■ **Assignment**: For the data below, give again exactly the lines from the one containing "cell_sequence = inv_1" through the one containing "[layout_timing]", both ends included, and no others.

■ **Supplied material**:
☆ ☆ ☆ ☆
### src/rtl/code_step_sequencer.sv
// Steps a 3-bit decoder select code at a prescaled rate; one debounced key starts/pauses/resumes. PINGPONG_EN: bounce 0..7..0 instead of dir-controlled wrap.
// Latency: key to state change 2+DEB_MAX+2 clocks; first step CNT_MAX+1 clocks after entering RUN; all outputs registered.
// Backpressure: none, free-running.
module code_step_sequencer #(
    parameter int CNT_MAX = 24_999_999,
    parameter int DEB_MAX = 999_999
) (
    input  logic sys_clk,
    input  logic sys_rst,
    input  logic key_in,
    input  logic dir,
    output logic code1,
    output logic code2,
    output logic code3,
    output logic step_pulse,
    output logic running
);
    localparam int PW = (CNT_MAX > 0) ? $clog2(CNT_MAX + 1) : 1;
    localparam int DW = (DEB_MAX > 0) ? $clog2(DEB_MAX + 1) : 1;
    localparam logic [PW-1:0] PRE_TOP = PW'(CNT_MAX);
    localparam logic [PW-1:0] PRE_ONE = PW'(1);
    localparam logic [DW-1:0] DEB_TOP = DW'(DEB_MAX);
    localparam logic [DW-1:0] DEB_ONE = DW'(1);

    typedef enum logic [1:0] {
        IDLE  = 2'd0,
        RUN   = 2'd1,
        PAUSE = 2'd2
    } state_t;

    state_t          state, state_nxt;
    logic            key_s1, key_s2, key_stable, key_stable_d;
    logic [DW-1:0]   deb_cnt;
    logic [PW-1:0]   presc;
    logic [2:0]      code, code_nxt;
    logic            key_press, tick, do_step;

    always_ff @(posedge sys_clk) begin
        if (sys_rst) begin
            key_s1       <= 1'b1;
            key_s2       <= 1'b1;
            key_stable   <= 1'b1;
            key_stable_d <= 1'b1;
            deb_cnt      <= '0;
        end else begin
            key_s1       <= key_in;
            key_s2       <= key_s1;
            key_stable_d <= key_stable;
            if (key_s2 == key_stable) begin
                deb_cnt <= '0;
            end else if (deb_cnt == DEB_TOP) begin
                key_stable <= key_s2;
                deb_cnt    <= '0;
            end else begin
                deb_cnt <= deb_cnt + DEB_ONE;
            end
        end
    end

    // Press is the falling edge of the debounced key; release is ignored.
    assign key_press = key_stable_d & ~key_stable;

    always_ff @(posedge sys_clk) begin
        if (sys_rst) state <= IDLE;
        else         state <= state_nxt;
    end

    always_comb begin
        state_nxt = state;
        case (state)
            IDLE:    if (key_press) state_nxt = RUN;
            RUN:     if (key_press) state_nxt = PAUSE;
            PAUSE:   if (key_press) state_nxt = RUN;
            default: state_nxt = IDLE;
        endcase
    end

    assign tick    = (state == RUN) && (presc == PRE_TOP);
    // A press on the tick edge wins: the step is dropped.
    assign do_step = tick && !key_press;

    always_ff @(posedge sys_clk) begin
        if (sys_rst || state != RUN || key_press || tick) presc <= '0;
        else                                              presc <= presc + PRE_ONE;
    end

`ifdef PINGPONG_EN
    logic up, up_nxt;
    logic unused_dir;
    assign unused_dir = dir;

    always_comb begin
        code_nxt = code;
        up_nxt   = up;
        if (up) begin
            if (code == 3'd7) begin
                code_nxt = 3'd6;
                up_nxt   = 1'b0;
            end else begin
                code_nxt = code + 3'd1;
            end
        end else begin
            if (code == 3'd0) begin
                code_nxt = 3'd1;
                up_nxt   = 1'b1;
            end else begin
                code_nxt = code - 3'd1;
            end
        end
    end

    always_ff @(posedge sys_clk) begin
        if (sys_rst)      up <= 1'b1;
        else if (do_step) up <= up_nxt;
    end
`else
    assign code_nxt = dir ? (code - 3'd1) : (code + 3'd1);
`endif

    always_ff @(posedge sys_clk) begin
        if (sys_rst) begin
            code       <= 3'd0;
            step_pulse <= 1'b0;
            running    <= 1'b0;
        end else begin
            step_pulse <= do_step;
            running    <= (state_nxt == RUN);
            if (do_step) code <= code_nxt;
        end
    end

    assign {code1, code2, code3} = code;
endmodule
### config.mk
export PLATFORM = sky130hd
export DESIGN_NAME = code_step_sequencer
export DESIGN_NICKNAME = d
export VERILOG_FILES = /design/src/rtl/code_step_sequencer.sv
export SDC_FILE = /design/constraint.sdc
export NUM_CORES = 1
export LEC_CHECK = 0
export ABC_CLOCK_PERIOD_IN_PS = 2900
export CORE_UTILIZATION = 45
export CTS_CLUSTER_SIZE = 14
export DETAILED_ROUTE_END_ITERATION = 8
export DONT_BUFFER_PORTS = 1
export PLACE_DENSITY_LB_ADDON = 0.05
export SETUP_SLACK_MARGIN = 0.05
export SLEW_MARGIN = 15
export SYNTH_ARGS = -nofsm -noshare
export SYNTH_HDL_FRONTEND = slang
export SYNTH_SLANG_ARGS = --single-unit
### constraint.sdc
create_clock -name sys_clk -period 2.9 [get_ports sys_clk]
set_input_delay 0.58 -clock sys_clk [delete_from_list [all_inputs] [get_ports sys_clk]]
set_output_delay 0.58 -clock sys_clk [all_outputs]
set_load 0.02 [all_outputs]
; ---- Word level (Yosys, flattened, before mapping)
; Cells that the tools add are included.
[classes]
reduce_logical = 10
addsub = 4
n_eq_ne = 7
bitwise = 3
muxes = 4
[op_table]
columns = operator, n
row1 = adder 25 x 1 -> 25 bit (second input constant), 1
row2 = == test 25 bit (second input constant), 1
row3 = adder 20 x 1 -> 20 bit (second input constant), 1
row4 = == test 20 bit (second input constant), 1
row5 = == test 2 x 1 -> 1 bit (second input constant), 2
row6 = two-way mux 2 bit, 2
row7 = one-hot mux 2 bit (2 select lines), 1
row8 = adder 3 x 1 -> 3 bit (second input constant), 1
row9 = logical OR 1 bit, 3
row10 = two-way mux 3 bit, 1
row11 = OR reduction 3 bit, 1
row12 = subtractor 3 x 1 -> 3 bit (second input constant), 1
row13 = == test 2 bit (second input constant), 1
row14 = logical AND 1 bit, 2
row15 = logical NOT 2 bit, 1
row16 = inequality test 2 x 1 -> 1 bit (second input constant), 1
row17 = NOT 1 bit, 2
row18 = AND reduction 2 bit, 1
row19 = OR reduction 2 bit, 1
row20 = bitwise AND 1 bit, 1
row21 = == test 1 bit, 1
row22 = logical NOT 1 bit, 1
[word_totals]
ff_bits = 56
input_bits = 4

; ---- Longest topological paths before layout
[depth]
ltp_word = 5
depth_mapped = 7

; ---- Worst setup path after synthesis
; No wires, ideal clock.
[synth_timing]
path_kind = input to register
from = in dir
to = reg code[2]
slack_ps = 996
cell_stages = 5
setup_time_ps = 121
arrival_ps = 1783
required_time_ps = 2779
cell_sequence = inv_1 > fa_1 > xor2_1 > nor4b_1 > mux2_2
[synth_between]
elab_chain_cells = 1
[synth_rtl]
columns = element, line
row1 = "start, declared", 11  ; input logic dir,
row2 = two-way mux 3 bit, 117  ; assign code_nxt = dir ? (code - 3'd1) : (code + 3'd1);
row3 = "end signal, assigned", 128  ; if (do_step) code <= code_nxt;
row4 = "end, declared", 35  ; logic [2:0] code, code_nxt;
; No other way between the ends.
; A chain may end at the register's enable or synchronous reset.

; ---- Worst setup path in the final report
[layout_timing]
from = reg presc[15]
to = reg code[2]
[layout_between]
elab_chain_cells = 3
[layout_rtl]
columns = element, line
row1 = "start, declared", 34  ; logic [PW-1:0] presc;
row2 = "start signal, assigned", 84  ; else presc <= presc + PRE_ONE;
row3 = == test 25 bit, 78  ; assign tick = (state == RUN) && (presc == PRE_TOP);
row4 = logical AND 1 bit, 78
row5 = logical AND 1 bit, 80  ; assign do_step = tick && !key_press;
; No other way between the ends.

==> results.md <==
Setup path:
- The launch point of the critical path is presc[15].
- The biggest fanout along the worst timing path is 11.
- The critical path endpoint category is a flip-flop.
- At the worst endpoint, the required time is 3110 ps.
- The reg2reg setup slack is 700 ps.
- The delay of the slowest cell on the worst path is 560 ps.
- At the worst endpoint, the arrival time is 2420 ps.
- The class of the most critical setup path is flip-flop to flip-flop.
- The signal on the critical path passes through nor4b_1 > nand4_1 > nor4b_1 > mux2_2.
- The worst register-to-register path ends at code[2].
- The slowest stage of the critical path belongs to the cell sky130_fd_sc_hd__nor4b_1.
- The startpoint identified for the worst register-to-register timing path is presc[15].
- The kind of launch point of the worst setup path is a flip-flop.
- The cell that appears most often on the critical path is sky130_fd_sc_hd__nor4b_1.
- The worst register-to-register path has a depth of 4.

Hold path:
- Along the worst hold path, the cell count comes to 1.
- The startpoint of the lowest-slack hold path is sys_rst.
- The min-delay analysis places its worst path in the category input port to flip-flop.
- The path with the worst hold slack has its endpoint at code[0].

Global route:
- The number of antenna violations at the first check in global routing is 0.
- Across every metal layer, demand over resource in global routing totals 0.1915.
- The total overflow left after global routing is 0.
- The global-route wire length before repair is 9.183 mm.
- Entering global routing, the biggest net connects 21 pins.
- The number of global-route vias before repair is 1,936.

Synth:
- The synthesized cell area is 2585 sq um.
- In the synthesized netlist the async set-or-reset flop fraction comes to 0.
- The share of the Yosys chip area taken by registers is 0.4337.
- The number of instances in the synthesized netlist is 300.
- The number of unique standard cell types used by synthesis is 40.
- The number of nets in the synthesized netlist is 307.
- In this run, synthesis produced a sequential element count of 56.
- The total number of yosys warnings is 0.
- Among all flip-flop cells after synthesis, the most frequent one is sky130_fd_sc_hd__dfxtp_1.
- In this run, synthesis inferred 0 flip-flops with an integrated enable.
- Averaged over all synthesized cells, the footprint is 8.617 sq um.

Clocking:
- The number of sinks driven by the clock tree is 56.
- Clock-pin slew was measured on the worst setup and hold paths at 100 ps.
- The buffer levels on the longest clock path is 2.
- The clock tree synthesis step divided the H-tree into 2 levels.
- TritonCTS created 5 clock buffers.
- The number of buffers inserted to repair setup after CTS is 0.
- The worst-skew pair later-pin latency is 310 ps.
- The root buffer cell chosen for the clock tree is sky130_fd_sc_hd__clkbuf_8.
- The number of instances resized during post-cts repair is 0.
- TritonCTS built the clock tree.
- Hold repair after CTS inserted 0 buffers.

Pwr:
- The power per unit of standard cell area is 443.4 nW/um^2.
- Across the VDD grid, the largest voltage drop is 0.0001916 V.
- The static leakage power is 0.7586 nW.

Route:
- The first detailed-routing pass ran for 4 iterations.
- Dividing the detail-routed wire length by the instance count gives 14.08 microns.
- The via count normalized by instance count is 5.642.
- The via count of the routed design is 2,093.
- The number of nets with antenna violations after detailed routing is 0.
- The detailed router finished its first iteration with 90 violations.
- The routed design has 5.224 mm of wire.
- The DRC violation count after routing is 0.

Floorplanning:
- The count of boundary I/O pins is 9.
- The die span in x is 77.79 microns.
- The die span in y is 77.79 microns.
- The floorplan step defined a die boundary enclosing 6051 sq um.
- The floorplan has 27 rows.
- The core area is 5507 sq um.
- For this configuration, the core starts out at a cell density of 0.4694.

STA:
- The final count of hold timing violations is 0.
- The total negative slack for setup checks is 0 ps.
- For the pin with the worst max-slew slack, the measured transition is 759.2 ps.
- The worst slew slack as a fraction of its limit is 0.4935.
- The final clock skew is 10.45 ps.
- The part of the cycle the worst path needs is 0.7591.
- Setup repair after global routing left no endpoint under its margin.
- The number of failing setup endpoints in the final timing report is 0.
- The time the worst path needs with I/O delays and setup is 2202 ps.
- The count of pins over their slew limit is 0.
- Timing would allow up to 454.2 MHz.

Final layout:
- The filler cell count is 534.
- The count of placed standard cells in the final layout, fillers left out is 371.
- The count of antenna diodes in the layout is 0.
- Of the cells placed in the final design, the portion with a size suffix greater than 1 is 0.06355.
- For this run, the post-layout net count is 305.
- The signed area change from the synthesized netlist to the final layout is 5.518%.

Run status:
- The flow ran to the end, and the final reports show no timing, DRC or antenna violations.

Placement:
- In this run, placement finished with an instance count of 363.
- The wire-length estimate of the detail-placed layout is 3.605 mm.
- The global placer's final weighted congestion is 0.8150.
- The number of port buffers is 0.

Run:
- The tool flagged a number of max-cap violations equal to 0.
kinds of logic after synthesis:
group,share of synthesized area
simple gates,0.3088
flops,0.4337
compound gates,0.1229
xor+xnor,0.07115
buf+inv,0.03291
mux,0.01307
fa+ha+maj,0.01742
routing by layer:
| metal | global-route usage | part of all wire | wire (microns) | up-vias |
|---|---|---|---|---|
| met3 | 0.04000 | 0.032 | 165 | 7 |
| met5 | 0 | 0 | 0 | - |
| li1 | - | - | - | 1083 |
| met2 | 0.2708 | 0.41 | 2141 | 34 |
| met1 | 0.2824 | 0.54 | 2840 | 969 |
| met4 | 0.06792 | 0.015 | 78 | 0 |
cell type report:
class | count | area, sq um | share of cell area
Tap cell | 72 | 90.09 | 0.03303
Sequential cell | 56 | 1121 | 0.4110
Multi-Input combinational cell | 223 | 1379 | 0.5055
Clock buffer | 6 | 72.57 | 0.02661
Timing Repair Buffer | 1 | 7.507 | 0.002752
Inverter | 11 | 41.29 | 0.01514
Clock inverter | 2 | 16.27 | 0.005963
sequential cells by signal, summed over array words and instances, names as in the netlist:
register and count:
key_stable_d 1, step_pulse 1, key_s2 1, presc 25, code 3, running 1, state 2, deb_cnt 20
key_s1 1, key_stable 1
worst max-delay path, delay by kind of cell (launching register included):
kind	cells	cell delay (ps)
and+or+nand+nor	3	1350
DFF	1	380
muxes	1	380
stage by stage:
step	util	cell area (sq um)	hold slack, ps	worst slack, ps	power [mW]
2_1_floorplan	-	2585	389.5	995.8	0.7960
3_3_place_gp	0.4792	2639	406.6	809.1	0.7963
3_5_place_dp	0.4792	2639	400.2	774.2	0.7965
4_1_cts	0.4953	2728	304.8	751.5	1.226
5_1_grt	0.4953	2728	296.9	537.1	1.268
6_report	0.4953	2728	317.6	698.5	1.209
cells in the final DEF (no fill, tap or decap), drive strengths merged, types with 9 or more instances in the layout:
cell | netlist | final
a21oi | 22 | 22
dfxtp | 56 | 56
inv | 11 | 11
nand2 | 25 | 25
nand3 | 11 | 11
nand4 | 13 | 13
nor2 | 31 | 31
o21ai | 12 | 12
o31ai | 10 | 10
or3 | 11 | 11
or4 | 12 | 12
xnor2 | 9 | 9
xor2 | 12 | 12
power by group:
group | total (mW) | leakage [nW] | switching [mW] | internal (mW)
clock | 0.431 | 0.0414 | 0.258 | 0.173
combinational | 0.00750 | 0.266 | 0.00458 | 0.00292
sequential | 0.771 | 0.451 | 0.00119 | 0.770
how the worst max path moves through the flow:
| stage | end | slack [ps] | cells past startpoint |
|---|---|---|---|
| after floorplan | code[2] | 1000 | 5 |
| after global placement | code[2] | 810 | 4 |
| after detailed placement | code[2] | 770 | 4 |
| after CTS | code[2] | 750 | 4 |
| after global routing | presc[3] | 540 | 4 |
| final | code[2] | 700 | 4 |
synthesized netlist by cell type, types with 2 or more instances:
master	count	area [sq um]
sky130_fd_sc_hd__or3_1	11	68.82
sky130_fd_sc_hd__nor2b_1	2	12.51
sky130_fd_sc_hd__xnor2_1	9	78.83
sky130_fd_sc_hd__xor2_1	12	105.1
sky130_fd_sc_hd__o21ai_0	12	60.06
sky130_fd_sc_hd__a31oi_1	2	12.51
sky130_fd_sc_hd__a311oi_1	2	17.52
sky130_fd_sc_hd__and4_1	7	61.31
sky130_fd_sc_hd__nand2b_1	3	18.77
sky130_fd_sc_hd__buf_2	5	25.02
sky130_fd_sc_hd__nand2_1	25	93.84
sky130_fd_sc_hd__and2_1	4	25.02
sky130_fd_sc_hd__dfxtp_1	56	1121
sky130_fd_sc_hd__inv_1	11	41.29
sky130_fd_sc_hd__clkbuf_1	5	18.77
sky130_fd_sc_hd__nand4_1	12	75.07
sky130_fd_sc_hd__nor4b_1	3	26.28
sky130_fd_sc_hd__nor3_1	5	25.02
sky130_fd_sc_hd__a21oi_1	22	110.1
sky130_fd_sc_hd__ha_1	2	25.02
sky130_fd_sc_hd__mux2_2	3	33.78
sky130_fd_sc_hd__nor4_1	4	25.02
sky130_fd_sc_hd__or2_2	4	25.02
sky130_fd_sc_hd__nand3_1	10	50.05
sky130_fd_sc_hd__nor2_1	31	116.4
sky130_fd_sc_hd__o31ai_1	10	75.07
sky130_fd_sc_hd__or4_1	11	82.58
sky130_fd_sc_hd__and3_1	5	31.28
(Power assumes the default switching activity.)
☆ ☆ ☆ ☆
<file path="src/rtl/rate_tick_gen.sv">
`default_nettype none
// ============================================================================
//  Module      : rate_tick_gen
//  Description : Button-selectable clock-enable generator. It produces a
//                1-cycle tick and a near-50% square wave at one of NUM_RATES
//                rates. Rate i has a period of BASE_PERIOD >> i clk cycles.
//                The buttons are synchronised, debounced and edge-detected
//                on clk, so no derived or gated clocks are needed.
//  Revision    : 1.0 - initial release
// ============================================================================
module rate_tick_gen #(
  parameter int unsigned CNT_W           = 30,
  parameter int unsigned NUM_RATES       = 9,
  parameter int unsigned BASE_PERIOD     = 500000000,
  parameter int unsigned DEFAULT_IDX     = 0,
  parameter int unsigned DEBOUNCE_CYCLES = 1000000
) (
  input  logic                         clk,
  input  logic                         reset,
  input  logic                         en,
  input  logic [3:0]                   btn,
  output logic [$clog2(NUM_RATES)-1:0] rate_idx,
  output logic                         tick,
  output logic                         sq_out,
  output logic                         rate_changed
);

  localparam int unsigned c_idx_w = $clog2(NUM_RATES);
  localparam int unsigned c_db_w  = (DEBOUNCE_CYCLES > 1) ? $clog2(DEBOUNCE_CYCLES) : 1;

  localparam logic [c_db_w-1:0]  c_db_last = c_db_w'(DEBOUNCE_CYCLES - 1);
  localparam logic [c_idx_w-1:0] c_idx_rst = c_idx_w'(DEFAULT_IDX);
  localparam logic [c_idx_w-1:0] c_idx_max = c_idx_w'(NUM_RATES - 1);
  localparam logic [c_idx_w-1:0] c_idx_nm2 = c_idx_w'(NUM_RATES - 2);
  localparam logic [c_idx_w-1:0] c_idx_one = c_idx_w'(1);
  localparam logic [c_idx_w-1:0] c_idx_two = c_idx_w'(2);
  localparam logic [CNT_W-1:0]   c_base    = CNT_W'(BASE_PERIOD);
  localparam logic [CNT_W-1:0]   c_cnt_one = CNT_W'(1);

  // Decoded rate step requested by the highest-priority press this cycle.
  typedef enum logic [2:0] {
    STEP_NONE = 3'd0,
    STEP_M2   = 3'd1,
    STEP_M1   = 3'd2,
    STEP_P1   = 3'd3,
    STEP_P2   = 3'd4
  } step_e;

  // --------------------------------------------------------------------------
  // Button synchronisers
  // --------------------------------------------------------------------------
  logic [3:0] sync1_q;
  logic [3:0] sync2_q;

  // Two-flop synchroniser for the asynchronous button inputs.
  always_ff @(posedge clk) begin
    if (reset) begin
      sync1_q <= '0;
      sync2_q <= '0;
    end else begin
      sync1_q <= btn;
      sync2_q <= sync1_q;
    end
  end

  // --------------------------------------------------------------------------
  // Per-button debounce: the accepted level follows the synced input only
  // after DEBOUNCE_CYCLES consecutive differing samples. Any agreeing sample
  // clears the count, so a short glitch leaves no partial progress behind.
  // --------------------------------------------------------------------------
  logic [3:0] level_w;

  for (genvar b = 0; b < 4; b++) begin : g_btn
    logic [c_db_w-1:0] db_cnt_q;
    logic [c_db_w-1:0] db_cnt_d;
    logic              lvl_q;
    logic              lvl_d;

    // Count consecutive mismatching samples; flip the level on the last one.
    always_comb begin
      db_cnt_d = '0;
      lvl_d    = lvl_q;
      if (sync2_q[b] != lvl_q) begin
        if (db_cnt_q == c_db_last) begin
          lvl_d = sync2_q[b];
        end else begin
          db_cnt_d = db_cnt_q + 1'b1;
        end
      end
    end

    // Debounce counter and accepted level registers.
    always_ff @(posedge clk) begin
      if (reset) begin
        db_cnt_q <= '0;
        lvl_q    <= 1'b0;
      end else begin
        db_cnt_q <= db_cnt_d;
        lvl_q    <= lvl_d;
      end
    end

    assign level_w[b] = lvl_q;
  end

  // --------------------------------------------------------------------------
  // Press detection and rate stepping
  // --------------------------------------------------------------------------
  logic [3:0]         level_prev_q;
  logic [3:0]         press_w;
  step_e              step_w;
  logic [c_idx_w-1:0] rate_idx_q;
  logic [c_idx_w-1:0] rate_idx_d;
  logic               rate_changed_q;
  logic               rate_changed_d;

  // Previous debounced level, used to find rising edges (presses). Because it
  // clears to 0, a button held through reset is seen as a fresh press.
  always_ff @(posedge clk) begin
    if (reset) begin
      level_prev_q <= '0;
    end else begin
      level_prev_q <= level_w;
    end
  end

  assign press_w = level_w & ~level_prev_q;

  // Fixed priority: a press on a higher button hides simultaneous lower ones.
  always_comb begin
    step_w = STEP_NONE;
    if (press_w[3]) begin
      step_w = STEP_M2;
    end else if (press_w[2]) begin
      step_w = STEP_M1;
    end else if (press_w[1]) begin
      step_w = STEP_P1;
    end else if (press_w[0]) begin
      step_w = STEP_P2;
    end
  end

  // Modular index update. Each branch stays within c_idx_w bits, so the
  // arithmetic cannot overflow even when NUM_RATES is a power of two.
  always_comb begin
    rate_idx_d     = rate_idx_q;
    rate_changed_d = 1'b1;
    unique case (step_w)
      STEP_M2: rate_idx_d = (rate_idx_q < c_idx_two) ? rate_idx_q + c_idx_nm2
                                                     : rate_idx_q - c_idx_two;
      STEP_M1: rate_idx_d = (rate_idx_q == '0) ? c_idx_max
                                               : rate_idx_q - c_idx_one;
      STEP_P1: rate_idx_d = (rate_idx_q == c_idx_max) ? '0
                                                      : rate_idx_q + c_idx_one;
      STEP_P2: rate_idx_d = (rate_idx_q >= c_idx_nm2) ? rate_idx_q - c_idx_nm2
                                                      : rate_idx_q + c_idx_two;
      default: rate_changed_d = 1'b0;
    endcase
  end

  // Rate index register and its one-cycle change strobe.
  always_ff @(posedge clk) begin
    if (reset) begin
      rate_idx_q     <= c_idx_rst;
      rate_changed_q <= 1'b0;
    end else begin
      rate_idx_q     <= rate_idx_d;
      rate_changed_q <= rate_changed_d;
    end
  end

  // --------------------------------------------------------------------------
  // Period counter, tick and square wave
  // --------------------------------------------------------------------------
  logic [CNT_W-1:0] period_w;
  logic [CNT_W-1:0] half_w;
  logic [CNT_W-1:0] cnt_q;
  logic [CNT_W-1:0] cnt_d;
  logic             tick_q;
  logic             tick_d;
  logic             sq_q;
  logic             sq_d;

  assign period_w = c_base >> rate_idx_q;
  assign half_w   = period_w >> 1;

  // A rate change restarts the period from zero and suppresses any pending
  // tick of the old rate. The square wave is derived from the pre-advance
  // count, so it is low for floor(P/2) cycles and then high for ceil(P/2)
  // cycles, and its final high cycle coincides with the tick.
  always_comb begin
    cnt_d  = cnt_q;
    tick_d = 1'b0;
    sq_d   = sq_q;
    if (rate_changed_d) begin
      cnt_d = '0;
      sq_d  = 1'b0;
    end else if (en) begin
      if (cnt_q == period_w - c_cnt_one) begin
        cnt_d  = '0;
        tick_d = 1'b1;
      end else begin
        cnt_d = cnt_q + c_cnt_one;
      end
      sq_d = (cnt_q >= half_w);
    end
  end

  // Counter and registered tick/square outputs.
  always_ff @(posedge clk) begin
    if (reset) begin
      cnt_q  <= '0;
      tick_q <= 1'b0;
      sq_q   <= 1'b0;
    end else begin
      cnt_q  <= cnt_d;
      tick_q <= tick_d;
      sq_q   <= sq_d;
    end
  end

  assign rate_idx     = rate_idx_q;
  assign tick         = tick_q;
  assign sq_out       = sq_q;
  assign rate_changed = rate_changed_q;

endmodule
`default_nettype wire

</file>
☆ ☆ ☆ ☆
■ **Reply to the exercise**:
cell_sequence = inv_1 > fa_1 > xor2_1 > nor4b_1 > mux2_2
[synth_between]
elab_chain_cells = 1
[synth_rtl]
columns = element, line
row1 = "start, declared", 11  ; input logic dir,
row2 = two-way mux 3 bit, 117  ; assign code_nxt = dir ? (code - 3'd1) : (code + 3'd1);
row3 = "end signal, assigned", 128  ; if (do_step) code <= code_nxt;
row4 = "end, declared", 35  ; logic [2:0] code, code_nxt;
; No other way between the ends.
; A chain may end at the register's enable or synchronous reset.

; ---- Worst setup path in the final report
[layout_timing]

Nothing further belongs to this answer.